Carson was the supervisory agent who managed the RA. He’d been driving behind them when they left Civic Center Drive, but apparently they’d lost him along the way. Tess wasn’t going to wait. “He’ll be here soon enough. Let’s look around on our own.”

She pushed open the door and went in, trailed by Crandall. The first thing she saw was the bloody stain on the futon where Dylan Garrick’s head had lain. There were spatter patterns on the wall. More dried blood was dimly visible on the soiled short-nap carpet. The body was gone, as were Garrick’s handgun and the pillow used to muffle the two shots.

Criminalists had gone over the apartment, dusting for prints and bagging fibers and other trace evidence. Tess saw black ferric oxide on some surfaces, silver nitrate on others. The walls and larger objects in the room had been decorated in more elaborate shades, from gaudy Pinkwop and Redwop powders that were processed with a portable laser, to fluorescent greens and oranges that luminesced in ultraviolet light. Whoever dusted the place had been thorough. Tess wondered if Abby’s prints had been among those collected.

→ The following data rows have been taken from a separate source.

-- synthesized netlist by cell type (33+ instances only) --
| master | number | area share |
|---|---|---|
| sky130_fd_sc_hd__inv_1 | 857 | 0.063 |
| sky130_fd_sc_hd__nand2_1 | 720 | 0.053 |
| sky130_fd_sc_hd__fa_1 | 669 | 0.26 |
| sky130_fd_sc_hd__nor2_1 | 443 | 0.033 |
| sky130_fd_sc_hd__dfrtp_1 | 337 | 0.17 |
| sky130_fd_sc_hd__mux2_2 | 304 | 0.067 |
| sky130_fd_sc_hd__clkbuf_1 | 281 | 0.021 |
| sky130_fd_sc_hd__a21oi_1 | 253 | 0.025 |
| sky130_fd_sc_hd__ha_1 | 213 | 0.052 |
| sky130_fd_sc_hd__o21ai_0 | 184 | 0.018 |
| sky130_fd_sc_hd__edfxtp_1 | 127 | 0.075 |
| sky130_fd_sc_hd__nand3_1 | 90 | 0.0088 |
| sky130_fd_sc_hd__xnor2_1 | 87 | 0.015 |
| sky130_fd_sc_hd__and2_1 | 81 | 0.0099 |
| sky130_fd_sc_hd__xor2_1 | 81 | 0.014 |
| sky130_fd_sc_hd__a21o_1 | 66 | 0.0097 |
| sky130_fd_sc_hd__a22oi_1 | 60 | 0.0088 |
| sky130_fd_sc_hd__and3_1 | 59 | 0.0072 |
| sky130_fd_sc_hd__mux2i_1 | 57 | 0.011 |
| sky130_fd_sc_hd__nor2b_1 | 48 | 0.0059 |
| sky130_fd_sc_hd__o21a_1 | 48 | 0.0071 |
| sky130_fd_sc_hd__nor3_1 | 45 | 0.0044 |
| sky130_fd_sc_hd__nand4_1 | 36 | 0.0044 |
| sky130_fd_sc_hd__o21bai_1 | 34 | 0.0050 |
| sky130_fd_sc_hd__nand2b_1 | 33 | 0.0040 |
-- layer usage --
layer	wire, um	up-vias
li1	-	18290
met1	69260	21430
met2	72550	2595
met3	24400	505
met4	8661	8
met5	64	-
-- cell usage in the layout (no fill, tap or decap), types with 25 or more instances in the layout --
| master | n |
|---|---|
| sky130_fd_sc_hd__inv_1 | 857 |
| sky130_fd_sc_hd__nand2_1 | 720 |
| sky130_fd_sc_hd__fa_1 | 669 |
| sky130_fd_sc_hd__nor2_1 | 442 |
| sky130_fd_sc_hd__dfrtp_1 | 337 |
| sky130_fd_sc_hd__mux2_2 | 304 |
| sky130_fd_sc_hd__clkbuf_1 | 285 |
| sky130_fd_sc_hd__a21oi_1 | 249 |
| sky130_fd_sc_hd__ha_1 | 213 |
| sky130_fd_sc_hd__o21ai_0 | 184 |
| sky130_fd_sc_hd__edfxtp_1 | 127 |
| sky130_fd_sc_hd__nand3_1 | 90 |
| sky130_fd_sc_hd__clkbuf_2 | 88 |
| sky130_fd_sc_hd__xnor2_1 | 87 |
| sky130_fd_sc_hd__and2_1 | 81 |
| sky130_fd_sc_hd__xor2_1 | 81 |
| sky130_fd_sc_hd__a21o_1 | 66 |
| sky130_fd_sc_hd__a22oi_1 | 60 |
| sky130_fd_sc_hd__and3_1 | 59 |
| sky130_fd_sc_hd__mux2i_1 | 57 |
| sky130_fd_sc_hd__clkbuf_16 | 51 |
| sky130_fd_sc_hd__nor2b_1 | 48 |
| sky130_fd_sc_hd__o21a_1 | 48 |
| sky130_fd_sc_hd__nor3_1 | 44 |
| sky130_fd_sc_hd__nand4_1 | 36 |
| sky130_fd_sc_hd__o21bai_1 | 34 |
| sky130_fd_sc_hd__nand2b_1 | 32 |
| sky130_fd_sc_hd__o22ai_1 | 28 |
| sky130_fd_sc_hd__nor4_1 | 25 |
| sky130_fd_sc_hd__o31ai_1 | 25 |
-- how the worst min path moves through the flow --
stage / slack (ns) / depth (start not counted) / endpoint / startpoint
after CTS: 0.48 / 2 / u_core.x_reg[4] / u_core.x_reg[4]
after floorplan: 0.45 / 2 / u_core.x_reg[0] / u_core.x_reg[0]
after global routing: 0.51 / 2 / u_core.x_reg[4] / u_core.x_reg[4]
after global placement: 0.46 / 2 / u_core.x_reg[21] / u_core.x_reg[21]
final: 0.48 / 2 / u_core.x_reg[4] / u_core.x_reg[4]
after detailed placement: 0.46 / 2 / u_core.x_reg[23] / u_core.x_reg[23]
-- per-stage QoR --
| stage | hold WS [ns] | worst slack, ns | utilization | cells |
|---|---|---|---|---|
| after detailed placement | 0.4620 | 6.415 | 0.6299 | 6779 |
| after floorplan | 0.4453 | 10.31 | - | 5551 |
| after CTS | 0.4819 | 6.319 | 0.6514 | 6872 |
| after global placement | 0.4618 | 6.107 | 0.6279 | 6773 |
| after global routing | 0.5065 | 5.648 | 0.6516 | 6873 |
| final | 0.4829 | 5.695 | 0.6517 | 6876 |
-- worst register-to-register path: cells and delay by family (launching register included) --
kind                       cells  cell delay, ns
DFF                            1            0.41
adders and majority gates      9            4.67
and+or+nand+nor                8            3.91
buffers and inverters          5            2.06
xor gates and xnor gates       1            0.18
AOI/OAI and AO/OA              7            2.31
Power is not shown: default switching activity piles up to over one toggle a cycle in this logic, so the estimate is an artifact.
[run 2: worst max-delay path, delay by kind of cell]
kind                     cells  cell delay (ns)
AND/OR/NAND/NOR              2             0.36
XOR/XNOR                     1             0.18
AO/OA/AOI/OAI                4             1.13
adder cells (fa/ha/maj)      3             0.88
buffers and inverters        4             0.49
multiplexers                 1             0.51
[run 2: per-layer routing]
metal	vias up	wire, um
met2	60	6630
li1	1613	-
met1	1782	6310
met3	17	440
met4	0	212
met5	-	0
==> src/hdl/dts_pkg.sv <==
`timescale 1ns / 1ps
// ----------------------------------------------------------------------------
// dts_pkg
// Shared types and constants for the delimiter token splitter: request
// payloads, configuration register indexes and reset values.
// ----------------------------------------------------------------------------
package dts_pkg;

  localparam int unsigned DEF_MAX_SEP_LEN = 8;
  localparam int unsigned SEP_LEN_W       = 4;
  localparam int unsigned CFG_DATA_W      = 64;
  localparam int unsigned CFG_IDX_W       = 1;

  localparam logic [SEP_LEN_W-1:0]  SEP_LEN_RST   = SEP_LEN_W'(1);
  localparam logic [CFG_DATA_W-1:0] SEP_BYTES_RST = CFG_DATA_W'(44);

  typedef enum logic [CFG_IDX_W-1:0] {
    CFG_SEP_LEN   = 1'b0,
    CFG_SEP_BYTES = 1'b1
  } cfg_idx_e;

  typedef struct packed {
    logic [7:0] in_byte;
    logic       carries_byte;
    logic       end_of_string;
  } in_item_t;

  typedef struct packed {
    logic [7:0] out_byte;
    logic       byte_valid;
    logic       token_done;
    logic       string_done;
    logic       run_last;
  } out_item_t;

endpackage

In her career she had visited many crime scenes, enough of them to make the experience almost routine. But there was one she had never forgotten-the bedroom of the house she’d rented in a Denver suburb, where Paul Voorhees had been murdered by the serial killer Mobius.

Other shocks had shaken her life, but finding Paul was the one that lingered. She’d never felt the same about a murder scene. Other people could crack jokes and act casual in the presence of death. Not her. She stood in Dylan Garrick’s apartment as she would stand in a church-hushed and solemn.

In one hand she carried a folder of crime-scene photos from the morning conference. She slipped out a picture of the body and studied it, getting a better sense of how Garrick had been positioned. He’d been beaten before he was shot-pistol-whipped with his own firearm. The photo showed the damage to his face, including a broken nose that left a trail of dried blood snaking down to his upper lip. The gun itself, dropped on the floor, had dried blood on the barrel.

Could Abby have hurt him that way? Cracked the gun across his face, crunching bone? Tess wanted to say no. Yet she couldn’t forget Abby at the Boiler Room, carving her steak with grim enthusiasm, the knife gripped tight in her hand. She’d been riding a wave of rage and hate, and there was no telling how far she’d ridden it later that night.

Of course she’d denied everything. But she had no alibi. And although there was no obvious way for her to track down Garrick, she was resourceful. She could have figured something out. She could have come here.

If she had, she came as Garrick’s guest. The lock on the door had not been tampered with. Garrick let her in-or came home with her. Typically, in her work with stalkers, Abby would arrange to meet the guy in some seemingly accidental way, ingratiate herself with him, gain access to his home. She wasn’t above holding out the promise of sexual favors. She…

Tess looked more closely at the photo. “You see this?” she asked Crandall.

“What?”

“Garrick’s pants. They’re open. Unzipped.”